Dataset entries
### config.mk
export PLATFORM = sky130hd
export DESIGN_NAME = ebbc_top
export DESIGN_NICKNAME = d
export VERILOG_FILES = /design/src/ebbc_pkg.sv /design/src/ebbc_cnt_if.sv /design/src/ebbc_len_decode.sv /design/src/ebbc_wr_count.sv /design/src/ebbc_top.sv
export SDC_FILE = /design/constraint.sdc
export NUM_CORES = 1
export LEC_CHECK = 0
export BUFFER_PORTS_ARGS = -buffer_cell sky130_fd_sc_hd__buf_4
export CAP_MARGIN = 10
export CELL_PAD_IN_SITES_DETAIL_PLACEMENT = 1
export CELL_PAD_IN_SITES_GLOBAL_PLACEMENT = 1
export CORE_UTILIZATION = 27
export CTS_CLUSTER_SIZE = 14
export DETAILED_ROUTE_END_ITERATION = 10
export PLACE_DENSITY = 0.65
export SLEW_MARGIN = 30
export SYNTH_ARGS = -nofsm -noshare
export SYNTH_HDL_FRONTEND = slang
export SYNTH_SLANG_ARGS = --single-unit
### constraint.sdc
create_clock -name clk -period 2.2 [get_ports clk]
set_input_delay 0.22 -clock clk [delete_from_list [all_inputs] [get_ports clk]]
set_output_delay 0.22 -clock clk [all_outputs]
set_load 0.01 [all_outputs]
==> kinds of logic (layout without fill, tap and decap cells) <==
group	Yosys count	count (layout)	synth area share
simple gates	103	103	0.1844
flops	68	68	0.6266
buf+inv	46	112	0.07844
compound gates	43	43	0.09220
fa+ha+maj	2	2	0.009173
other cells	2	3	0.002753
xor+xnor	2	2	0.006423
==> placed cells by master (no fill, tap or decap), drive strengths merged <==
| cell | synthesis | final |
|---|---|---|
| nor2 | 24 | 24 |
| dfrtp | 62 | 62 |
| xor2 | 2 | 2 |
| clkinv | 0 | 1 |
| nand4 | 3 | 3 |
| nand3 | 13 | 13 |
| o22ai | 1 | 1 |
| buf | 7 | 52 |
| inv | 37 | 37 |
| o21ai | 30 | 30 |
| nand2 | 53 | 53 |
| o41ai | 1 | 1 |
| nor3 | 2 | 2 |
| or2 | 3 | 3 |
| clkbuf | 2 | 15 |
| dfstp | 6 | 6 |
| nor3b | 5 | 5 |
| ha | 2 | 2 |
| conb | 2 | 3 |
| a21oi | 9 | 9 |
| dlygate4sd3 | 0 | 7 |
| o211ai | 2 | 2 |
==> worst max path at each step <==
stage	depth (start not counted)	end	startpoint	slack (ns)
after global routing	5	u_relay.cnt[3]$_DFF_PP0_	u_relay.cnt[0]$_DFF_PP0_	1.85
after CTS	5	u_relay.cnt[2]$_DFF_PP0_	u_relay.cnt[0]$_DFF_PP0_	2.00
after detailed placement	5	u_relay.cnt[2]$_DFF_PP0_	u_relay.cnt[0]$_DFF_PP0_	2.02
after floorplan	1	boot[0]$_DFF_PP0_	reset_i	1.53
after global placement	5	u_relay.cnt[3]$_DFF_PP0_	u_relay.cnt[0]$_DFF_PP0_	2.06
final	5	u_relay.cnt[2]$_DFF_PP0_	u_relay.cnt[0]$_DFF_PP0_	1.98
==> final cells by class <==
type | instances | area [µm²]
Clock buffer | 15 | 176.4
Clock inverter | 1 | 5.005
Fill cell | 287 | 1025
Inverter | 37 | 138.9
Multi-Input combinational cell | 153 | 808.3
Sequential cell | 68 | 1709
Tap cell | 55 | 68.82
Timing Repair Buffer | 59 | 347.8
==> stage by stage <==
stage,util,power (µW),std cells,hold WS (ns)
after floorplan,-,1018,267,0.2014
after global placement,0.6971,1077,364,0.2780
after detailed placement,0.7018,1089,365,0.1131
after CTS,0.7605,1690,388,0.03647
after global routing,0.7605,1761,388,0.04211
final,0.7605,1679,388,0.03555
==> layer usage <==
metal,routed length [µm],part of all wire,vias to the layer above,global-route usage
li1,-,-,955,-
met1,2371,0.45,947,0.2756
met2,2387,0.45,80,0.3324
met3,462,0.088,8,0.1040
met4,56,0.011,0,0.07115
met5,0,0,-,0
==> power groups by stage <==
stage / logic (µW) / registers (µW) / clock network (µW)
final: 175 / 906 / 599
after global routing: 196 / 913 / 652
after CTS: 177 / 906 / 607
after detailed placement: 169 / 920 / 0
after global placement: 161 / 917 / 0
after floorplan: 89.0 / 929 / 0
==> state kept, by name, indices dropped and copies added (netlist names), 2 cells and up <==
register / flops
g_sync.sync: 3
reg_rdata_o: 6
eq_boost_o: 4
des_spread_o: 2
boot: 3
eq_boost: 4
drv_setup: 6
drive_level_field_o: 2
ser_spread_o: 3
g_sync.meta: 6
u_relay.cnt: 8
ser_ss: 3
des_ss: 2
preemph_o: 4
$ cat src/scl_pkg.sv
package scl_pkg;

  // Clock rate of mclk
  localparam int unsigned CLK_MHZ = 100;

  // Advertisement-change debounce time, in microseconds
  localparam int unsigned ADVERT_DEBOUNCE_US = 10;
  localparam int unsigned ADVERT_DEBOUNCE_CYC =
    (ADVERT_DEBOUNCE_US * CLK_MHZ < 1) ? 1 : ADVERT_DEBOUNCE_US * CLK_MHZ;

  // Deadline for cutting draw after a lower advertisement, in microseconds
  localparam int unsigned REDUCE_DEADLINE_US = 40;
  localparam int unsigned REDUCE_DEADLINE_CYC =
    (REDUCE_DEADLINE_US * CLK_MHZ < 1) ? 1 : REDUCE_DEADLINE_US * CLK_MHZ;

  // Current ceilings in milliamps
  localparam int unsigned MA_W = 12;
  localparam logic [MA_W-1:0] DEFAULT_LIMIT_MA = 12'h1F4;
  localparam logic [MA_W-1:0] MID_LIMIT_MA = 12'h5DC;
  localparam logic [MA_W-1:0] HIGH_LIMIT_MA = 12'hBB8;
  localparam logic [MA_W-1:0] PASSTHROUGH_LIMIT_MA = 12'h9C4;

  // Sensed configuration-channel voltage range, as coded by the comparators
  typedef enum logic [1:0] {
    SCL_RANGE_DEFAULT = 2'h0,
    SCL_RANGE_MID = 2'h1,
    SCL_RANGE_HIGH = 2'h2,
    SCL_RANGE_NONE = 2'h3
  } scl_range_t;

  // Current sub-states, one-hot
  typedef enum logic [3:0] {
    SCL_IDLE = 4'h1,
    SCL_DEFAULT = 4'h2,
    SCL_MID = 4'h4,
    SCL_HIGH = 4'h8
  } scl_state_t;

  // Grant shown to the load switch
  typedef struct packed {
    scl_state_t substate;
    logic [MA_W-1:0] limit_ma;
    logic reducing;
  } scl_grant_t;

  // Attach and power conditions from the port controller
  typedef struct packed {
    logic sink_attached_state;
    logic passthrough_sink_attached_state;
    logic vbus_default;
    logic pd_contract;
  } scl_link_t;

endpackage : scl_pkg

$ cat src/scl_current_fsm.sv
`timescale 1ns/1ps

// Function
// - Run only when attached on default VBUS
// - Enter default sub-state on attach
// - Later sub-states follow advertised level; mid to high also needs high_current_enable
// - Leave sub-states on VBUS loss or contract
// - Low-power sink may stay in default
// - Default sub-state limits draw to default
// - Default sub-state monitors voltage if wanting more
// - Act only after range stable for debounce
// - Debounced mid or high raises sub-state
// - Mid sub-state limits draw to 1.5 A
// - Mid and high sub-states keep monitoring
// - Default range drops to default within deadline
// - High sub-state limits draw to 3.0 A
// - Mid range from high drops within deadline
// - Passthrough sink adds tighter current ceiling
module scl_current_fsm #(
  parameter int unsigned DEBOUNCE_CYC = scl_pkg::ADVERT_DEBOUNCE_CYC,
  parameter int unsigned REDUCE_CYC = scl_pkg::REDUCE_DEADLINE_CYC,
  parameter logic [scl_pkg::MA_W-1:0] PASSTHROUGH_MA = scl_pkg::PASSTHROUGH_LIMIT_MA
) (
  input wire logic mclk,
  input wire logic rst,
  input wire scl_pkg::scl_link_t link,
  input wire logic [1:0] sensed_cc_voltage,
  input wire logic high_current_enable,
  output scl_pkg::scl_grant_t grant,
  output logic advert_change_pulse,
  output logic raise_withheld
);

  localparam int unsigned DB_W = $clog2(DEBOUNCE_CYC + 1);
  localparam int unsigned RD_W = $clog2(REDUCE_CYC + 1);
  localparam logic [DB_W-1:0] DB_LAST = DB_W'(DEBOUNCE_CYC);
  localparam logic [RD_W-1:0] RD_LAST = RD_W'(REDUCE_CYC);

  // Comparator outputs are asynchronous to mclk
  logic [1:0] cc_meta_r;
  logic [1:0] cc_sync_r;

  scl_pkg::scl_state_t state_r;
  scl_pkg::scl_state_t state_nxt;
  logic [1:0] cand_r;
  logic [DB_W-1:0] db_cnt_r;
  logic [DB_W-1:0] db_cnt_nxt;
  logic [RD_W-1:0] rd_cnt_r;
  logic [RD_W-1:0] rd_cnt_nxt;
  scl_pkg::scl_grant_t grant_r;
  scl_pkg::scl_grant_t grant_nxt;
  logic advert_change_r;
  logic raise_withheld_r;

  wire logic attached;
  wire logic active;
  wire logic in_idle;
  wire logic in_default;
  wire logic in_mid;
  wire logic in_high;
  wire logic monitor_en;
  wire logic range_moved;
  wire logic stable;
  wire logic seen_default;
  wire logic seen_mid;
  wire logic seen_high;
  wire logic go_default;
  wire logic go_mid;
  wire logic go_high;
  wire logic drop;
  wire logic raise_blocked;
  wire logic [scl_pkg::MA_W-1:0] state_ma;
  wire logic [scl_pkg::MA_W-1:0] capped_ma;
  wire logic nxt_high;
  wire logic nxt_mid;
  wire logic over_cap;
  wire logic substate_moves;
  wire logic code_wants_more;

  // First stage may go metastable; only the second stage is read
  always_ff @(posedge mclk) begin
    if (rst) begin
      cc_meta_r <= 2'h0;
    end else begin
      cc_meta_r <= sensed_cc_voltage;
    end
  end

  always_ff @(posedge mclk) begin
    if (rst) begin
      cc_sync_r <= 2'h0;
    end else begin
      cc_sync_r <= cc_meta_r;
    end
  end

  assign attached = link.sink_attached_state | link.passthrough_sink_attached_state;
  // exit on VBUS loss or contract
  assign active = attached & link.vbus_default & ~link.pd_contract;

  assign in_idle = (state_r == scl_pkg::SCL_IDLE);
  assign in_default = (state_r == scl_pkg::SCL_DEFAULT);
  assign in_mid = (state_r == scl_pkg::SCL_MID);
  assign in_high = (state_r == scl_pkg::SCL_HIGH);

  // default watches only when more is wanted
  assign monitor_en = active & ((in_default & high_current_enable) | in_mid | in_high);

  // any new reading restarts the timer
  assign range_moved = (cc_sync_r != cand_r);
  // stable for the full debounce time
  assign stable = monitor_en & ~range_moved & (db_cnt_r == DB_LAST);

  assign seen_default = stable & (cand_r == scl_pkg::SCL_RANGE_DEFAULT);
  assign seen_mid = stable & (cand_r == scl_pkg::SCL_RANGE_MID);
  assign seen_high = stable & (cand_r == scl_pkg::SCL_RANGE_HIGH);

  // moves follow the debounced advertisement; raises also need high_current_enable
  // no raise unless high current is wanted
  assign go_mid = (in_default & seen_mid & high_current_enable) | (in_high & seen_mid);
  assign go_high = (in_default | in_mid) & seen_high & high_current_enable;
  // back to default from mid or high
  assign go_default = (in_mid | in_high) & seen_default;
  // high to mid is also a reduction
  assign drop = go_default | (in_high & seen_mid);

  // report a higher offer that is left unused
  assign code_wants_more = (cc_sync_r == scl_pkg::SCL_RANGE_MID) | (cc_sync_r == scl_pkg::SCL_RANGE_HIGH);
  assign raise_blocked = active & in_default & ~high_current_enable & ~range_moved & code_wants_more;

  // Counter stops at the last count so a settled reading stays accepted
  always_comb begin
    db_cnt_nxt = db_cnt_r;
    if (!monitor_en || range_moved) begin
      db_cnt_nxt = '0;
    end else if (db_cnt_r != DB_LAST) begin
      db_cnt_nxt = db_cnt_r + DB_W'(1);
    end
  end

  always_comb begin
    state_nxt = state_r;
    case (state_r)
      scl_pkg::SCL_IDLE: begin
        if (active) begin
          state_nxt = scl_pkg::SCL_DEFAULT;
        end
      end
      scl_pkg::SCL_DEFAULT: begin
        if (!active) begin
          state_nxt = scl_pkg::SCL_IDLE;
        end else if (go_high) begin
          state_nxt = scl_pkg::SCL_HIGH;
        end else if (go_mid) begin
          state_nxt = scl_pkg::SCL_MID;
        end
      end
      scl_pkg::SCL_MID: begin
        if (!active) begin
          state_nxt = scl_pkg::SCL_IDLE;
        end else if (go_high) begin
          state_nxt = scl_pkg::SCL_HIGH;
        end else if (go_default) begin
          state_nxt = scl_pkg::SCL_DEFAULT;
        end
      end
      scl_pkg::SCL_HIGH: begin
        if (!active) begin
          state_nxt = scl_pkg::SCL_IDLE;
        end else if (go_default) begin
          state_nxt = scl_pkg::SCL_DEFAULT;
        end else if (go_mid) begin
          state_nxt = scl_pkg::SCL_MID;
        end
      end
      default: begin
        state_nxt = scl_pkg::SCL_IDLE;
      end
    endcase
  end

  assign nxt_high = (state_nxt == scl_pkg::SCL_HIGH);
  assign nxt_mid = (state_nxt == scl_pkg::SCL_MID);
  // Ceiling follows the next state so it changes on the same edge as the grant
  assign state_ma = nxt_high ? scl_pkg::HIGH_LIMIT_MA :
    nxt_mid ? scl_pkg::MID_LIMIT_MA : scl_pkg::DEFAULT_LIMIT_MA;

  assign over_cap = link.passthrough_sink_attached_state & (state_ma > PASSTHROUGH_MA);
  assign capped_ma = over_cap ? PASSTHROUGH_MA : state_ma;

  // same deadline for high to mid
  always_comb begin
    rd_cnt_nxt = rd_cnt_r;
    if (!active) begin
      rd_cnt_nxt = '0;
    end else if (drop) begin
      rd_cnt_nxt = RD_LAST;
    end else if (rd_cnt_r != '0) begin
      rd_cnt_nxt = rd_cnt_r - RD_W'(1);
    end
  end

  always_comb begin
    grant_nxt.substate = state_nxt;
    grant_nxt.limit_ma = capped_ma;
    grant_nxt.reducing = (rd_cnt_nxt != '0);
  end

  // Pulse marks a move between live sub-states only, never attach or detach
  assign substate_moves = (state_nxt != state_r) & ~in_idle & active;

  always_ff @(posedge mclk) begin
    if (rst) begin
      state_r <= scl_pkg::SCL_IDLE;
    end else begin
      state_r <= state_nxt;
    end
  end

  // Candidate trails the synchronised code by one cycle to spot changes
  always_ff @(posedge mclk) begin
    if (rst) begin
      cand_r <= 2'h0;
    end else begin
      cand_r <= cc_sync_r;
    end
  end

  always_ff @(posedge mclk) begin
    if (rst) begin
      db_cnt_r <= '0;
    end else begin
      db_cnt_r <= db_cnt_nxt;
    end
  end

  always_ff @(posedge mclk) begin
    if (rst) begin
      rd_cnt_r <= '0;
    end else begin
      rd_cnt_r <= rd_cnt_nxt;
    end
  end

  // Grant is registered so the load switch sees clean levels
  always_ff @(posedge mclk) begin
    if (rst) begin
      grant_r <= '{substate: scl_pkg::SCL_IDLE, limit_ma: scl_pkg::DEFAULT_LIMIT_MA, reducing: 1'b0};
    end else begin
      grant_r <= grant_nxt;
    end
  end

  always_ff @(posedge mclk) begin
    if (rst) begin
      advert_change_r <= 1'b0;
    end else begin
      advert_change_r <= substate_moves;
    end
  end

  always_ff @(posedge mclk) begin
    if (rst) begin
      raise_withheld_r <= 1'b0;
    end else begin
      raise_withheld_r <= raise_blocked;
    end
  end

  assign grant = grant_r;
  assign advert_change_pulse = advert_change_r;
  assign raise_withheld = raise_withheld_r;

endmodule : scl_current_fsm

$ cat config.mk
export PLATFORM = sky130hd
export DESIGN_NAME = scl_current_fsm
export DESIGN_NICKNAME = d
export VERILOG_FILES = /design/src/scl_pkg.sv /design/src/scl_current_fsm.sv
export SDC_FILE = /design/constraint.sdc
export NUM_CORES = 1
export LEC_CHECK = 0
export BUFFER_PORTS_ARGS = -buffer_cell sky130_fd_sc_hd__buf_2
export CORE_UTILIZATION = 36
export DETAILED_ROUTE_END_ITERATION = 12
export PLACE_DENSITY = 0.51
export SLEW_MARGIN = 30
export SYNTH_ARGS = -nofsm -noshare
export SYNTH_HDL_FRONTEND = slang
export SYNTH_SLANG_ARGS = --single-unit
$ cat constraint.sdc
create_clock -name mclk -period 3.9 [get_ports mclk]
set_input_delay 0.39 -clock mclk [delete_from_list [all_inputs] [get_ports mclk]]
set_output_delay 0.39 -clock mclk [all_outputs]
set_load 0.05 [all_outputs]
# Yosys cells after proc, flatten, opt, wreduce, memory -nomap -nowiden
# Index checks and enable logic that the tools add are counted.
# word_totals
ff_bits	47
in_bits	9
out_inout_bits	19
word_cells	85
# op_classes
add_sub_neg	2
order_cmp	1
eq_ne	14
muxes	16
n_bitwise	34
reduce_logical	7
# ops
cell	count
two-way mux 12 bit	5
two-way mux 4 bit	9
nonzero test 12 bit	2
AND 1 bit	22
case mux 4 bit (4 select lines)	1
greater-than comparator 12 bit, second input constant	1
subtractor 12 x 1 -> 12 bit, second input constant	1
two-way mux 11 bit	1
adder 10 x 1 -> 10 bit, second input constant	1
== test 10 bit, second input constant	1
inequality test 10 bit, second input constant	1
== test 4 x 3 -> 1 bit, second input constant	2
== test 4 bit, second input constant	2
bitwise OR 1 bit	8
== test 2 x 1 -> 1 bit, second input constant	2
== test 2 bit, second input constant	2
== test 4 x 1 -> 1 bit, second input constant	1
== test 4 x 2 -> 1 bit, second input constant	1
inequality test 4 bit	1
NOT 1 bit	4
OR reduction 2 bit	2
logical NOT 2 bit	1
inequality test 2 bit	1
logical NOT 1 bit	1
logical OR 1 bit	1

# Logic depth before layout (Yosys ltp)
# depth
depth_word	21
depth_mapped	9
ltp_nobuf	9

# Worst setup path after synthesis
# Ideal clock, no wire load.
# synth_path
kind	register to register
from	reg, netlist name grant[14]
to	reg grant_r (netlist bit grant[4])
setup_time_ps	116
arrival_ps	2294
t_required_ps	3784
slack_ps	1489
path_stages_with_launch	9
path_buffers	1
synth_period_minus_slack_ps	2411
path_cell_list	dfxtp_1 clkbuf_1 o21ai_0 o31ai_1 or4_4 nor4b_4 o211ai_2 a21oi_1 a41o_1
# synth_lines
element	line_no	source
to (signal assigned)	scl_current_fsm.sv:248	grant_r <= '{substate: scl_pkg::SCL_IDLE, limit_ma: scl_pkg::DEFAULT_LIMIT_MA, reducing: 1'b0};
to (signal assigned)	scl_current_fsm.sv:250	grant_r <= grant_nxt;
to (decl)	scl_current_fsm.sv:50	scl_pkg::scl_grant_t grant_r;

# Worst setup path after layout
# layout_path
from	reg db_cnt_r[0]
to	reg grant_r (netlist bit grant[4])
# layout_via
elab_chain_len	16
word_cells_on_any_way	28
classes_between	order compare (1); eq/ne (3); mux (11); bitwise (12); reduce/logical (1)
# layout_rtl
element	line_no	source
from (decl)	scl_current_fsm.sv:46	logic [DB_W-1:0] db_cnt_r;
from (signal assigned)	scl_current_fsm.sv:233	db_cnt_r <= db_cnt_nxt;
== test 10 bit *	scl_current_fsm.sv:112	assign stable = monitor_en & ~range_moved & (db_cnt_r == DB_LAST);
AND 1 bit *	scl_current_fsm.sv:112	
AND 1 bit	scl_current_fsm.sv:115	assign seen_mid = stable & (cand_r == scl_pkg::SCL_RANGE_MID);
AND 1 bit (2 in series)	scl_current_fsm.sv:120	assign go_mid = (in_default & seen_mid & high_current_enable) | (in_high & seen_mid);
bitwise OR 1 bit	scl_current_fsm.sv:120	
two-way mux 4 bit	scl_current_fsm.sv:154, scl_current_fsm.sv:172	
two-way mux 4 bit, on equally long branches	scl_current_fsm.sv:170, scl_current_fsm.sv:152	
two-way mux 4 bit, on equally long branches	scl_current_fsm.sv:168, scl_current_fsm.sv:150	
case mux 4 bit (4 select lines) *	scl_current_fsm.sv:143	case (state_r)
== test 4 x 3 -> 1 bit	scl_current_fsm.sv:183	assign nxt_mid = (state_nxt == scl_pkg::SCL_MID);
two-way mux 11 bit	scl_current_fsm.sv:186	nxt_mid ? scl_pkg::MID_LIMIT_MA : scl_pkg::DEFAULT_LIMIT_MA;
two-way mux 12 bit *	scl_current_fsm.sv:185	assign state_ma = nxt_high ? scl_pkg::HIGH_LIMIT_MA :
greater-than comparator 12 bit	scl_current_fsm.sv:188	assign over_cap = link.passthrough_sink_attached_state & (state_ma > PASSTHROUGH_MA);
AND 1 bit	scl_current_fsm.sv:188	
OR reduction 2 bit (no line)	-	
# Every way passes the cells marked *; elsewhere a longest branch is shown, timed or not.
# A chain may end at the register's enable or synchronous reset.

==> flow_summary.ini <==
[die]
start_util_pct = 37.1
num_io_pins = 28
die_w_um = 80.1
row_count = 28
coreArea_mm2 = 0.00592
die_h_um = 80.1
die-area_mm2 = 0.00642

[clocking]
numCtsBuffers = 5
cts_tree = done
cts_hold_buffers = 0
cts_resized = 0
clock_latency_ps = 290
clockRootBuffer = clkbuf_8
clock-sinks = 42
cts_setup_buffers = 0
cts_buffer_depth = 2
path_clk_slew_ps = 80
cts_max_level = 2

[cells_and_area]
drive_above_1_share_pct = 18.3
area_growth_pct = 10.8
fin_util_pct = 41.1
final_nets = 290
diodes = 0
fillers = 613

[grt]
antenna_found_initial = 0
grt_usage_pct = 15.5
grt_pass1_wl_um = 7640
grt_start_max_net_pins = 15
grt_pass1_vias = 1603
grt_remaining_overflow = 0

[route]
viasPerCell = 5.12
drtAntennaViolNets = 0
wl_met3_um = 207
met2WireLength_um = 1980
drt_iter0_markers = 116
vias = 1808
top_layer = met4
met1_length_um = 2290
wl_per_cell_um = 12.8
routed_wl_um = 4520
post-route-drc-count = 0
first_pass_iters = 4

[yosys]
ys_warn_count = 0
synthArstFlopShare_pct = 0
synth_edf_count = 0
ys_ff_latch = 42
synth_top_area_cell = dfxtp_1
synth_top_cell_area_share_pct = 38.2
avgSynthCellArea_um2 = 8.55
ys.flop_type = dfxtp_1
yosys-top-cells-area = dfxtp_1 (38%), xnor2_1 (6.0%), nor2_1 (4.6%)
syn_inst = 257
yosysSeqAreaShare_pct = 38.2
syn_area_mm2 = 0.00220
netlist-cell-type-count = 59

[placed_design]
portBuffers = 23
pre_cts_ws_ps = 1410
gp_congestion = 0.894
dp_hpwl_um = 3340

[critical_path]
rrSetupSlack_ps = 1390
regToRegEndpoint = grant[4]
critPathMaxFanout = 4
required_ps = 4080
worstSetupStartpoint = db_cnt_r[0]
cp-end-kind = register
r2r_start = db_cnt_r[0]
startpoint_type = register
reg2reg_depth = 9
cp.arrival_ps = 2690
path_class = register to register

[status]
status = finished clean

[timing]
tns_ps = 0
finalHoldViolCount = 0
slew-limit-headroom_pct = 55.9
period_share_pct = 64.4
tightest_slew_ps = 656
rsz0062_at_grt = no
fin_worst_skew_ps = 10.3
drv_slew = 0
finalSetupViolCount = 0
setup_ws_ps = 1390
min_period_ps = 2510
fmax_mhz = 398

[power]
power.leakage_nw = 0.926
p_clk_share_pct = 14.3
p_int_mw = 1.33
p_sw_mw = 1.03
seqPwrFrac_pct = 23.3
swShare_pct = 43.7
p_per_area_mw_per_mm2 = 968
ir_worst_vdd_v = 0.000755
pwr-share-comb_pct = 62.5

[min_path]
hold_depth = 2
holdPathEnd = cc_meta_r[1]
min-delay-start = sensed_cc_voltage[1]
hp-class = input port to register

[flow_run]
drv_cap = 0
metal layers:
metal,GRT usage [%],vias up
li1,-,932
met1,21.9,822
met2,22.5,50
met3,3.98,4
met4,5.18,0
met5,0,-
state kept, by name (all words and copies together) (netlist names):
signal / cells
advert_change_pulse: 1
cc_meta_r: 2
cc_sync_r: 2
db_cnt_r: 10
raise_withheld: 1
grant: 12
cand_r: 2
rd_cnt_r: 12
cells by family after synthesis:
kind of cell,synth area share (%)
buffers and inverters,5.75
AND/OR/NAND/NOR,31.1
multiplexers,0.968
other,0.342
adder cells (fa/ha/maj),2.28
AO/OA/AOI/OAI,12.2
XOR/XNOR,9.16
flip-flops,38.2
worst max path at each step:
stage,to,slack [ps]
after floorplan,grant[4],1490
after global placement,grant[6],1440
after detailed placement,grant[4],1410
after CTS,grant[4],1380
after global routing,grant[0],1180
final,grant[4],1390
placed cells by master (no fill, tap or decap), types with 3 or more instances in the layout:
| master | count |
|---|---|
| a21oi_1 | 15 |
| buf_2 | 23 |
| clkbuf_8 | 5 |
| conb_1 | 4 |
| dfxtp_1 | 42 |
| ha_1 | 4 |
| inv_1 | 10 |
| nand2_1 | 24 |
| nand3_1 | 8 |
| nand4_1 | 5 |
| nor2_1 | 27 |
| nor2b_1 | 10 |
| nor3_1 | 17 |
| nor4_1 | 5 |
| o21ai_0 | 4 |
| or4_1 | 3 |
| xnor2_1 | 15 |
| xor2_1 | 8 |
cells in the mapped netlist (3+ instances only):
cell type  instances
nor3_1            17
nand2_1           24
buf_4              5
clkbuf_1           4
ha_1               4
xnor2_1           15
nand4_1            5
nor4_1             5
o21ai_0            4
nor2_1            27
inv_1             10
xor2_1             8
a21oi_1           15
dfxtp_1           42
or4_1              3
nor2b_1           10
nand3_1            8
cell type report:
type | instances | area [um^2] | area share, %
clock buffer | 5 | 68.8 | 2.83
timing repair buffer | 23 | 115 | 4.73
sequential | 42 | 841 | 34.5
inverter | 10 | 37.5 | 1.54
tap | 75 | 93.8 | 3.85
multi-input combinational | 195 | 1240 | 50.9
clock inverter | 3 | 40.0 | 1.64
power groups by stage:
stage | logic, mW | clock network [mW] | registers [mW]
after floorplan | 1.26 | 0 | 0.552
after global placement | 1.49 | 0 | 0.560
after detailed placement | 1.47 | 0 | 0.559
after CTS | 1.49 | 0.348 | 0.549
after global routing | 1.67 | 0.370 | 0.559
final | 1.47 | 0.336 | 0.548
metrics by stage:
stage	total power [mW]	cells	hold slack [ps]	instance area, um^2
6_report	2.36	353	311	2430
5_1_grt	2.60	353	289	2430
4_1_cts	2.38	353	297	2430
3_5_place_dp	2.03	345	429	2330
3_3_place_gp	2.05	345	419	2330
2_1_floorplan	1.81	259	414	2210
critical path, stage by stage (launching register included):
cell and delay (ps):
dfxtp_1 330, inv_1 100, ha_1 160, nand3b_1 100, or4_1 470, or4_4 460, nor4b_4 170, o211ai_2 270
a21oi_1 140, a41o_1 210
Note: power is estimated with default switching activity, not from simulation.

_Your task_: Among the records above, only the lines between the line holding "inv | 37 | 37 |" and the line holding "Fill cell | 287 | 1025", inclusive, are to be output, exactly as written.

_Your response_:
| inv | 37 | 37 |
| o21ai | 30 | 30 |
| nand2 | 53 | 53 |
| o41ai | 1 | 1 |
| nor3 | 2 | 2 |
| or2 | 3 | 3 |
| clkbuf | 2 | 15 |
| dfstp | 6 | 6 |
| nor3b | 5 | 5 |
| ha | 2 | 2 |
| conb | 2 | 3 |
| a21oi | 9 | 9 |
| dlygate4sd3 | 0 | 7 |
| o211ai | 2 | 2 |
==> worst max path at each step <==
stage	depth (start not counted)	end	startpoint	slack (ns)
after global routing	5	u_relay.cnt[3]$_DFF_PP0_	u_relay.cnt[0]$_DFF_PP0_	1.85
after CTS	5	u_relay.cnt[2]$_DFF_PP0_	u_relay.cnt[0]$_DFF_PP0_	2.00
after detailed placement	5	u_relay.cnt[2]$_DFF_PP0_	u_relay.cnt[0]$_DFF_PP0_	2.02
after floorplan	1	boot[0]$_DFF_PP0_	reset_i	1.53
after global placement	5	u_relay.cnt[3]$_DFF_PP0_	u_relay.cnt[0]$_DFF_PP0_	2.06
final	5	u_relay.cnt[2]$_DFF_PP0_	u_relay.cnt[0]$_DFF_PP0_	1.98
==> final cells by class <==
type | instances | area [µm²]
Clock buffer | 15 | 176.4
Clock inverter | 1 | 5.005
Fill cell | 287 | 1025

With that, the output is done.